このフェアは今年で11回目を迎え、「日田市の基幹産業である林業・木材産業を来て・見て・触れて・知る」イベントとして、40を超える企業・団体が参加し、協力団体に名を連ねる当署も昨年に引き続き、大好評であったクリスマスリースづくりなどを体験できるブースを出展しました。
署ではフェアの1週間前から、クリスマスリースに必要なつるやまつぼっくりなどの材料の調達、飾りの準備などに署内・森林事務所の職員総出で取り組み、当日は7名の職員が来場された方々のクリスマスリース作り等のサポートを行いました。今年も当署のブースは大好評で、開会してすぐに多くの方々が訪れ、閉会時間まで途切れることなく賑わっていました。
フェアでは他にも日田杉を使用した家具等の木製品の紹介、展示、販売やハーベスタ・ドローンの操作実演、木育広場や高校生によるジビエレシピのコンクールなど様々なブースやイベントがあり、普段目にすることや体験できることが少ない貴重な経験ができたと思います。
今後もこのような子どもから大人までが木の香りとぬくもりを存分に感じられるよう、地元のイベントに積極的に参加し、国有林のPRと地域林業の活性化に取り組んでいきたいと考えます。
【写真:日田の木と暮らしのフェア場内の様子】
ICTハーベスタの開発が進んでいます
令和元年12月6日、大分県九重町野上の伐採現場で、森林総合研究所、(株)小松製作所、(株)南星機械等により構成された「高度木材生産機械開発共同事業機関」が開発に取り組んでいるICTハーベスタの現地検討会が開催され、当署の署員や請負事業体、大分県庁林務職員等が参加しました。
ICTハーベスタは、造材を行いながら、作業時に丸太の径級や長さ等の情報を蓄積・発信して、木材生産・流通関係者間と生産情報をリアルタイムで共有しようというもので、同機関が平成28年度から開発に取り組んでいます。
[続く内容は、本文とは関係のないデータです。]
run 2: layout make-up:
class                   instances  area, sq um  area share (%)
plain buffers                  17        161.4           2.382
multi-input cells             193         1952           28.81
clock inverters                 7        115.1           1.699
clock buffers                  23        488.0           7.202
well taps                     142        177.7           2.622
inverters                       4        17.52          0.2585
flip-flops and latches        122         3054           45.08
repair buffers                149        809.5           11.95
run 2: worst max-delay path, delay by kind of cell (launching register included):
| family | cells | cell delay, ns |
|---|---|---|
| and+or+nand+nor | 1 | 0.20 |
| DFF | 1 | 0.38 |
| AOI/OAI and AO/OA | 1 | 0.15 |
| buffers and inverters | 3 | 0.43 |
File: config.mk
export PLATFORM = sky130hd
export DESIGN_NAME = bmdma_regs
export DESIGN_NICKNAME = d
export VERILOG_FILES = /design/src/rtl/bmdma_pkg.sv /design/src/rtl/bmdma_cmd_reg.sv /design/src/rtl/bmdma_stat_reg.sv /design/src/rtl/bmdma_ptr_reg.sv /design/src/rtl/bmdma_regs.sv
export SDC_FILE = /design/constraint.sdc
export NUM_CORES = 1
export LEC_CHECK = 0
export BUFFER_PORTS_ARGS = -buffer_cell sky130_fd_sc_hd__buf_4
export CAP_MARGIN = 20
export CORE_MARGIN = 3
export CORE_UTILIZATION = 32
export DETAILED_ROUTE_END_ITERATION = 8
export GPL_TIMING_DRIVEN = 0
export PLACE_DENSITY = 0.57
export SYNTH_ARGS = -nofsm -noshare
export SYNTH_HDL_FRONTEND = slang
export SYNTH_SLANG_ARGS = --single-unit
File: constraint.sdc
create_clock -name clk_i -period 3.2 [get_ports clk_i]
set_clock_uncertainty 0.1 [all_clocks]
set_input_delay 0.64 -clock clk_i [delete_from_list [all_inputs] [get_ports clk_i]]
set_output_delay 0.64 -clock clk_i [all_outputs]
set_load 0.005 [all_outputs]
File: src/rtl/bmdma_pkg.sv
package bmdma_pkg;
  localparam int LANES = 4;
  localparam int DW    = LANES * 8;

  localparam int CMD_LANE = 0;
  localparam int ST_LANE  = 2;

  localparam int          CMD_GO   = 0;
  localparam int          CMD_DIR  = 3;
  localparam logic [7:0]  CMD_KEEP = 8'h09;

  localparam int          ST_ACT  = 0;
  localparam int          ST_ERR  = 1;
  localparam int          ST_INT  = 2;
  localparam logic [7:0]  ST_FREE = 8'h60;

  localparam logic [7:0]  PTR_LOW_MASK = 8'hFC;
endpackage

File: src/rtl/bmdma_cmd_reg.sv
module bmdma_cmd_reg
  import bmdma_pkg::*;
(
  input  logic       clk_i,
  input  logic       rst_ni,
  input  logic       wr_i,
  input  logic [7:0] wdata_i,
  input  logic       active_i,
  output logic [7:0] cmd_o,
  output logic       go_rise_o,
  output logic       go_fall_o,
  output logic       start_o,
  output logic       cancel_o,
  output logic       reload_o
);
  logic [7:0] cmd_q;
  logic       start_q, cancel_q, reload_q;

  always_comb begin
    go_rise_o = wr_i &  wdata_i[CMD_GO] & ~cmd_q[CMD_GO];
    go_fall_o = wr_i & ~wdata_i[CMD_GO] &  cmd_q[CMD_GO];
  end

  always_ff @(posedge clk_i or negedge rst_ni) begin
    if (!rst_ni) begin
      cmd_q    <= '0;
      start_q  <= 1'b0;
      cancel_q <= 1'b0;
      reload_q <= 1'b0;
    end else begin
      if (wr_i) cmd_q <= wdata_i & CMD_KEEP;
      start_q  <= go_rise_o & ~active_i;
      cancel_q <= go_fall_o;
      reload_q <= go_rise_o;
    end
  end

  assign cmd_o    = cmd_q;
  assign start_o  = start_q;
  assign cancel_o = cancel_q;
  assign reload_o = reload_q;
endmodule

File: src/rtl/bmdma_stat_reg.sv
module bmdma_stat_reg
  import bmdma_pkg::*;
(
  input  logic       clk_i,
  input  logic       rst_ni,
  input  logic       wr_i,
  input  logic [7:0] wdata_i,
  input  logic       act_set_i,
  input  logic       act_clr_i,
  input  logic       err_set_i,
  input  logic       irq_i,
  output logic [7:0] stat_o
);
  logic       act_q, err_q, int_q, irq_q;
  logic [7:0] free_q;
  logic       err_w1c, int_w1c, irq_edge;

  always_comb begin
    err_w1c  = wr_i & wdata_i[ST_ERR];
    int_w1c  = wr_i & wdata_i[ST_INT];
    irq_edge = irq_i & ~irq_q;
  end

  always_ff @(posedge clk_i or negedge rst_ni) begin
    if (!rst_ni) begin
      act_q  <= 1'b0;
      err_q  <= 1'b0;
      int_q  <= 1'b0;
      irq_q  <= 1'b0;
      free_q <= '0;
    end else begin
      irq_q <= irq_i;
      if (act_set_i)      act_q <= 1'b1;
      else if (act_clr_i) act_q <= 1'b0;
      err_q <= (err_q & ~err_w1c) | err_set_i;
      int_q <= (int_q & ~int_w1c) | irq_edge;
      if (wr_i) free_q <= wdata_i & ST_FREE;
    end
  end

  always_comb begin
    stat_o         = free_q;
    stat_o[ST_ACT] = act_q;
    stat_o[ST_ERR] = err_q;
    stat_o[ST_INT] = int_q;
  end
endmodule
当日は、現地見学に先立ち、九重町野上公民館で、同機関代表の森林総合研究所林業工学領域伐採技術担当チーム長の上村巧氏から、ハーベスタが「いつ、どこで、どのような森林から、どのような原木が、どれくらい」といった情報を取得して、通信環境によっては瞬時にICTで関係者間で共有できることや、赤外線レーザーによる丸太の曲がり等形状の測定、荷重計による重量と密度の測定、応力波による強度の音速測定といったロボット技術で丸太の品質の評価を行えること等についての説明がありました。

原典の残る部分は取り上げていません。